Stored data
-*-

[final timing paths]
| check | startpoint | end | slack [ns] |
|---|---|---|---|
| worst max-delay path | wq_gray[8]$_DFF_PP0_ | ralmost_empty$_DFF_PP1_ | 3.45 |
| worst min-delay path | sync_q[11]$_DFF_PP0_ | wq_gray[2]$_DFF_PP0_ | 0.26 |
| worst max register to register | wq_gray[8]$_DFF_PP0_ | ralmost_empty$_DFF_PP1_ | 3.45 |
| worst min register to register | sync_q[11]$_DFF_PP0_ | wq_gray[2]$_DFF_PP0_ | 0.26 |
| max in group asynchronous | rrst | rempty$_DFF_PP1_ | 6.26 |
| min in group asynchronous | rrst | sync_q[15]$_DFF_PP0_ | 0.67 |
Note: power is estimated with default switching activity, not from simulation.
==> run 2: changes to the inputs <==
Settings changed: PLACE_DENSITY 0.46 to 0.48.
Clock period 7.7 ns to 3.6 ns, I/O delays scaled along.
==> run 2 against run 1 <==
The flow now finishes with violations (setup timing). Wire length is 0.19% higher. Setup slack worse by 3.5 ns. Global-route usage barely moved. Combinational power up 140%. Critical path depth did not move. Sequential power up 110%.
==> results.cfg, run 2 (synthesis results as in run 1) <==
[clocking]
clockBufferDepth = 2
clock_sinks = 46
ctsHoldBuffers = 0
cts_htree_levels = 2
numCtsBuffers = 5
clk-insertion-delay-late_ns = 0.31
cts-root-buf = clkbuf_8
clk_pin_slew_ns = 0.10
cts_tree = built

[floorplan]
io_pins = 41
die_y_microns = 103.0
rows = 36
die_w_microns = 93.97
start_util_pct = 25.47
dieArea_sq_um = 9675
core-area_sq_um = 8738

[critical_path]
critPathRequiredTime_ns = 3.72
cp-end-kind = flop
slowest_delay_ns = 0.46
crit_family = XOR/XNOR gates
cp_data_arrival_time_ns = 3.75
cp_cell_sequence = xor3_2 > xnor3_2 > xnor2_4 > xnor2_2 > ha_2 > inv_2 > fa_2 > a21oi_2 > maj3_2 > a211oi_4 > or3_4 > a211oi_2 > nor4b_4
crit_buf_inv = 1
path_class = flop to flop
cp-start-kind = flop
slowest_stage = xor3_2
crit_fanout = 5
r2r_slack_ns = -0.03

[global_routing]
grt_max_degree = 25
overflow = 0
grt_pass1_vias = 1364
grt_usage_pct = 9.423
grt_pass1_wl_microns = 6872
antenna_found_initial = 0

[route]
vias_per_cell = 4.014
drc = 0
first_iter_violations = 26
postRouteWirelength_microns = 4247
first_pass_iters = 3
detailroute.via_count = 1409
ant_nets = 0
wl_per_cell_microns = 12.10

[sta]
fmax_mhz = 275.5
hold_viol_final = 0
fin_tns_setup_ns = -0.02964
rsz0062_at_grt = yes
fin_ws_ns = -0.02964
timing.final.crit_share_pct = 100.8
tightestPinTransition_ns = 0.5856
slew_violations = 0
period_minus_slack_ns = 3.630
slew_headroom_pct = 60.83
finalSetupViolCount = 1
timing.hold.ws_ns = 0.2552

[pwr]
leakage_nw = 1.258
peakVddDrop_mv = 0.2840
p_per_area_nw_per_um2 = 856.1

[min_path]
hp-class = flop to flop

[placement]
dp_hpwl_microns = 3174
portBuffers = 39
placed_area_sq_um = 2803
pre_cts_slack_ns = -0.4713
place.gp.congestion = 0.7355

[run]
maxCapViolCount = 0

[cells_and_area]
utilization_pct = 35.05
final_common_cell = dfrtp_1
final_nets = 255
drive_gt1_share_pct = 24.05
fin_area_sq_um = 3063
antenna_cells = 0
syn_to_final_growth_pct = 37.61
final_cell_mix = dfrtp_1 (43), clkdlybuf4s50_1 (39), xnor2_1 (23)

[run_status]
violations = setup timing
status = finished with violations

-*-

- _Problem requirements_: Each record needs to be given again exactly.

- _Response to the exercise_:
[final timing paths]
| check | startpoint | end | slack [ns] |
|---|---|---|---|
| worst max-delay path | wq_gray[8]$_DFF_PP0_ | ralmost_empty$_DFF_PP1_ | 3.45 |
| worst min-delay path | sync_q[11]$_DFF_PP0_ | wq_gray[2]$_DFF_PP0_ | 0.26 |
| worst max register to register | wq_gray[8]$_DFF_PP0_ | ralmost_empty$_DFF_PP1_ | 3.45 |
| worst min register to register | sync_q[11]$_DFF_PP0_ | wq_gray[2]$_DFF_PP0_ | 0.26 |
| max in group asynchronous | rrst | rempty$_DFF_PP1_ | 6.26 |
| min in group asynchronous | rrst | sync_q[15]$_DFF_PP0_ | 0.67 |
Note: power is estimated with default switching activity, not from simulation.
==> run 2: changes to the inputs <==
Settings changed: PLACE_DENSITY 0.46 to 0.48.
Clock period 7.7 ns to 3.6 ns, I/O delays scaled along.
==> run 2 against run 1 <==
The flow now finishes with violations (setup timing). Wire length is 0.19% higher. Setup slack worse by 3.5 ns. Global-route usage barely moved. Combinational power up 140%. Critical path depth did not move. Sequential power up 110%.
==> results.cfg, run 2 (synthesis results as in run 1) <==
[clocking]
clockBufferDepth = 2
clock_sinks = 46
ctsHoldBuffers = 0
cts_htree_levels = 2
numCtsBuffers = 5
clk-insertion-delay-late_ns = 0.31
cts-root-buf = clkbuf_8
clk_pin_slew_ns = 0.10
cts_tree = built

[floorplan]
io_pins = 41
die_y_microns = 103.0
rows = 36
die_w_microns = 93.97
start_util_pct = 25.47
dieArea_sq_um = 9675
core-area_sq_um = 8738

[critical_path]
critPathRequiredTime_ns = 3.72
cp-end-kind = flop
slowest_delay_ns = 0.46
crit_family = XOR/XNOR gates
cp_data_arrival_time_ns = 3.75
cp_cell_sequence = xor3_2 > xnor3_2 > xnor2_4 > xnor2_2 > ha_2 > inv_2 > fa_2 > a21oi_2 > maj3_2 > a211oi_4 > or3_4 > a211oi_2 > nor4b_4
crit_buf_inv = 1
path_class = flop to flop
cp-start-kind = flop
slowest_stage = xor3_2
crit_fanout = 5
r2r_slack_ns = -0.03

[global_routing]
grt_max_degree = 25
overflow = 0
grt_pass1_vias = 1364
grt_usage_pct = 9.423
grt_pass1_wl_microns = 6872
antenna_found_initial = 0

[route]
vias_per_cell = 4.014
drc = 0
first_iter_violations = 26
postRouteWirelength_microns = 4247
first_pass_iters = 3
detailroute.via_count = 1409
ant_nets = 0
wl_per_cell_microns = 12.10

[sta]
fmax_mhz = 275.5
hold_viol_final = 0
fin_tns_setup_ns = -0.02964
rsz0062_at_grt = yes
fin_ws_ns = -0.02964
timing.final.crit_share_pct = 100.8
tightestPinTransition_ns = 0.5856
slew_violations = 0
period_minus_slack_ns = 3.630
slew_headroom_pct = 60.83
finalSetupViolCount = 1
timing.hold.ws_ns = 0.2552

[pwr]
leakage_nw = 1.258
peakVddDrop_mv = 0.2840
p_per_area_nw_per_um2 = 856.1

[min_path]
hp-class = flop to flop

[placement]
dp_hpwl_microns = 3174
portBuffers = 39
placed_area_sq_um = 2803
pre_cts_slack_ns = -0.4713
place.gp.congestion = 0.7355

[run]
maxCapViolCount = 0

[cells_and_area]
utilization_pct = 35.05
final_common_cell = dfrtp_1
final_nets = 255
drive_gt1_share_pct = 24.05
fin_area_sq_um = 3063
antenna_cells = 0
syn_to_final_growth_pct = 37.61
final_cell_mix = dfrtp_1 (43), clkdlybuf4s50_1 (39), xnor2_1 (23)

[run_status]
violations = setup timing
status = finished with violations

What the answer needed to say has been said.